= Darvand =

In Zoroastrianism, darvand, in its original Avestan form dregvant means 'wicked'. It is an ethical appellation of unrighteous persons. Angra Mainyu, the Evil Spirit, is a dregvant or darvand or wicked, as Spenta Mainyu, the Good Spirit, is ashavan or righteous.

"Thou Ahura Mazda, most recognize only two classes among mankind, the 'ashavan' or righteous and the 'dregvant,' 'darvand' or wicked to whatever religion they may belong. Those alone among Zoroastrians, who think good thoughts, speak good words and do good deeds are 'ashavan' or righteous in thy sight.
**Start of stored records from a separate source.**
## src/ambient_pkg.sv

```systemverilog
/*
 * Constants for the ambient light parameter and result block: register
 * offsets, field positions, reset values and the sample period.
 * Assumes a 25 MHz system clock and byte-wide register access.
 */
`default_nettype none
package ambient_pkg;

	// ------------------------------------------------------------
	// Register offsets
	// ------------------------------------------------------------
	localparam logic [7:0] ADDR_PARAM = 8'h84;
	localparam logic [7:0] ADDR_RES_HI = 8'h85;
	localparam logic [7:0] ADDR_RES_LO = 8'h86;

	// ------------------------------------------------------------
	// Parameter byte layout and reset value
	// ------------------------------------------------------------
	localparam int CONT_BIT = 7;
	localparam int RATE_LSB = 4;
	localparam int OFS_BIT = 3;
	localparam int AVG_LSB = 0;
	localparam int FIELD_W = 3;
	// Continuous off, rate 001, offset compensation on, averaging 101.
	localparam logic [7:0] PARAM_RESET = 8'h1d;

	// ------------------------------------------------------------
	// Timing: the slowest sample rate is one sample per second
	// ------------------------------------------------------------
	localparam longint CLK_PERIOD_NS = 40;
	localparam longint SAMPLE_PERIOD_NS = 1_000_000_000;
	localparam longint SAMPLE_CYCLES = SAMPLE_PERIOD_NS / CLK_PERIOD_NS;

	// Measurement sequencer phases.
	typedef enum logic [1:0] {
		PH_IDLE,
		PH_OFFSET,
		PH_CONV,
		PH_DONE
	} phase_t;

endpackage
`default_nettype wire

```

## src/ambient_light_param_result.sv

```systemverilog
/*
 * Ambient light parameter register, measurement sequencer and 16-bit
 * result registers. Assumes a byte register port driven by the serial
 * bus engine on sys_clk, a command register on sys_clk supplying the
 * self-timed and single-shot controls, and a converter that answers each
 * conv_start pulse with one conv_valid pulse carrying conv_data.
 */
`timescale 1ns/100ps
`default_nettype none

// Overview of operation
// RULE_01: Bit 7 enables continuous conversion and resets to zero.
// RULE_02: The host uses continuous mode only with single-shot measurements.
// RULE_03: Bits 6:4 set the rate; code zero is one sample per second.
// RULE_04: Bit 3 enables automatic offset compensation and resets to one.
// RULE_05: With compensation on, an offset is measured first and subtracted.
// RULE_06: Bits 2:0 set two to that power conversions per measurement.
// RULE_07: The stored result is the average of the measurement's conversions.
// RULE_08: The averaging field resets to 101, giving 32 conversions.
// RULE_09: A self-timed run keeps its settings until the mode is cycled.
// RULE_10: The 16-bit result is read at offsets 85h and 86h.
// RULE_11: The high byte sits at 85h, the low at 86h, both read-only.
// RULE_12: Single-shot requests are ignored while self-timed mode is on.
// RULE_13: The host changes the parameter byte only while idle.
// RULE_14: Both result bytes are updated together at measurement end.
module ambient_light_param_result
	import ambient_pkg::*;
#(
	parameter longint PERIOD_CYCLES = SAMPLE_CYCLES,
	parameter int CNT_W = 25
) (
	// Clock and reset.
	input wire logic sys_clk,
	input wire logic reset,
	// Register port from the serial bus engine.
	input wire logic reg_wr,
	input wire logic reg_rd,
	input wire logic [7:0] reg_addr,
	input wire logic [7:0] reg_wdata,
	output logic [7:0] reg_rdata,
	// Controls from the command register.
	input wire logic selftimed_en,
	input wire logic ambient_enable,
	input wire logic ambient_single_shot_request,
	// Converter handshake.
	output logic conv_start,
	output logic conv_offset,
	input wire logic conv_valid,
	input wire logic [15:0] conv_data,
	// Status.
	output logic ambient_busy,
	output logic ambient_ready
);

	// The fastest rate halves the period seven times, so it must survive
	// that, and the whole period must fit the rate counter.
	if (PERIOD_CYCLES < 128
		|| PERIOD_CYCLES >= (64'd1 << CNT_W)) begin : g_bad_period
		$error("PERIOD_CYCLES does not fit the rate counter");
	end

	typedef struct packed {
		logic [7:0] param;
		logic [7:0] act;
		logic [CNT_W-1:0] rate_cnt;
		logic st_prev;
		logic [15:0] result;
		logic [22:0] acc;
		logic [7:0] left;
		logic [15:0] ofs;
		phase_t phase;
		logic conv_start;
		logic conv_offset;
		logic [7:0] rdata;
		logic busy;
		logic ready;
	} state_t;

	state_t s_q, s_d;
	logic [CNT_W-1:0] period_full;
	assign period_full = CNT_W'(PERIOD_CYCLES - 1);

	// ------------------------------------------------------------
	// Sequencer start: snapshot settings already in act
	// ------------------------------------------------------------
	function automatic state_t begin_meas(input state_t x);
		state_t y;
		y = x;
		y.acc = '0;
		y.ofs = '0;
		y.left = 8'(1 << x.act[AVG_LSB +: FIELD_W]); // [RULE_06]
		y.busy = 1'b1;
		y.conv_start = 1'b1;
		y.conv_offset = x.act[OFS_BIT]; // [RULE_05]
		y.phase = x.act[OFS_BIT] ? PH_OFFSET : PH_CONV;
		return y;
	endfunction

	// ------------------------------------------------------------
	// Next-state logic
	// ------------------------------------------------------------
	always_comb begin
		logic st_rise;
		logic go_timed;
		logic [22:0] avg;
		st_rise = 1'b0;
		go_timed = 1'b0;
		avg = '0;
		s_d = s_q;
		s_d.conv_start = 1'b0;
		s_d.ready = 1'b0;
		st_rise = selftimed_en & ~s_q.st_prev;
		s_d.st_prev = selftimed_en;

		// Writes to the result offsets fall through and are dropped.
		if (reg_wr && reg_addr == ADDR_PARAM) begin
			s_d.param = reg_wdata; // [RULE_01] [RULE_03] [RULE_04]
		end

		// Read data is registered, so it appears one cycle after reg_rd.
		if (reg_rd) begin
			unique case (reg_addr)
				ADDR_PARAM: s_d.rdata = s_q.param;
				ADDR_RES_HI: s_d.rdata = s_q.result[15:8]; // [RULE_10] [RULE_11]
				ADDR_RES_LO: s_d.rdata = s_q.result[7:0]; // [RULE_11]
				default: s_d.rdata = '0;
			endcase
		end

		// Rate timer; settings are only taken over when the mode is
		// switched on, so writes during a run wait for the next cycle.
		if (!selftimed_en) begin
			s_d.rate_cnt = '0;
		end else if (st_rise) begin
			s_d.act = s_q.param; // [RULE_09]
			s_d.rate_cnt = '0;
		end else if (s_q.rate_cnt == '0) begin
			go_timed = ambient_enable;
			s_d.rate_cnt = period_full >> s_q.act[RATE_LSB +: FIELD_W]; // [RULE_03]
		end else begin
			s_d.rate_cnt = s_q.rate_cnt - 1'b1;
		end

		unique case (s_q.phase)
			PH_IDLE: begin
				if (go_timed) begin
					s_d = begin_meas(s_d);
				end else if (ambient_single_shot_request && !selftimed_en) begin
					// Single shots take the current byte; ignored in
					// self-timed mode.
					s_d.act = s_q.param; // [RULE_12]
					s_d = begin_meas(s_d);
				end
			end
			PH_OFFSET: begin
				if (conv_valid) begin
					s_d.ofs = conv_data; // [RULE_05]
					s_d.conv_start = 1'b1;
					s_d.conv_offset = 1'b0;
					s_d.phase = PH_CONV;
				end
			end
			PH_CONV: begin
				if (conv_valid) begin
					s_d.acc = s_q.acc + 23'(conv_data);
					s_d.left = s_q.left - 1'b1;
					if (s_q.left == 8'h01) begin
						s_d.phase = PH_DONE;
					end else begin
						s_d.conv_start = 1'b1;
					end
				end
			end
			PH_DONE: begin
				// Whole 16-bit result is stored in one edge.
				avg = s_q.acc >> s_q.act[AVG_LSB +: FIELD_W]; // [RULE_07]
				if (s_q.act[OFS_BIT] && avg[15:0] > s_q.ofs) begin
					s_d.result = avg[15:0] - s_q.ofs; // [RULE_05] [RULE_14]
				end else if (s_q.act[OFS_BIT]) begin
					s_d.result = '0;
				end else begin
					s_d.result = avg[15:0]; // [RULE_14]
				end
				s_d.ready = 1'b1;
				s_d.busy = 1'b0;
				s_d.phase = PH_IDLE;
				// Continuous mode restarts at once, skipping the rate wait.
				if (s_q.act[CONT_BIT] && !selftimed_en) begin
					s_d = begin_meas(s_d); // [RULE_01]
				end
			end
		endcase
	end

	// ------------------------------------------------------------
	// State register
	// ------------------------------------------------------------
	always_ff @(posedge sys_clk or posedge reset) begin
		if (reset) begin
			s_q <= '0;
			s_q.param <= PARAM_RESET; // [RULE_01] [RULE_04] [RULE_08]
			s_q.act <= PARAM_RESET;
			s_q.phase <= PH_IDLE;
		end else begin
			s_q <= s_d;
		end
	end

	assign reg_rdata = s_q.rdata;
	assign conv_start = s_q.conv_start;
	assign conv_offset = s_q.conv_offset;
	assign ambient_busy = s_q.busy;
	assign ambient_ready = s_q.ready;
endmodule
`default_nettype wire

```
Those who don Sudrah and Kusti, the sacred shirt and girdle, and call themselves the Mazda worshipping Zoroastrians yet think evil thoughts and speak evil words and do evil deeds, are 'darvands' or wicked. Those that profess to be good Mazdayasnians, but whose conduct gives the lie to their profession, are themselves 'darvands,' wicked indeed."
— http://www.avesta.org/dhalla/history2.htm

==In literature==

In Anne Eliza Smith's novel "Seola" published in 1878, a darvand is a child of an angel and a human, usually a male angel and a woman. Devas (or angels) and darvands are defined early on in the novel on page 15 and again later on page 64.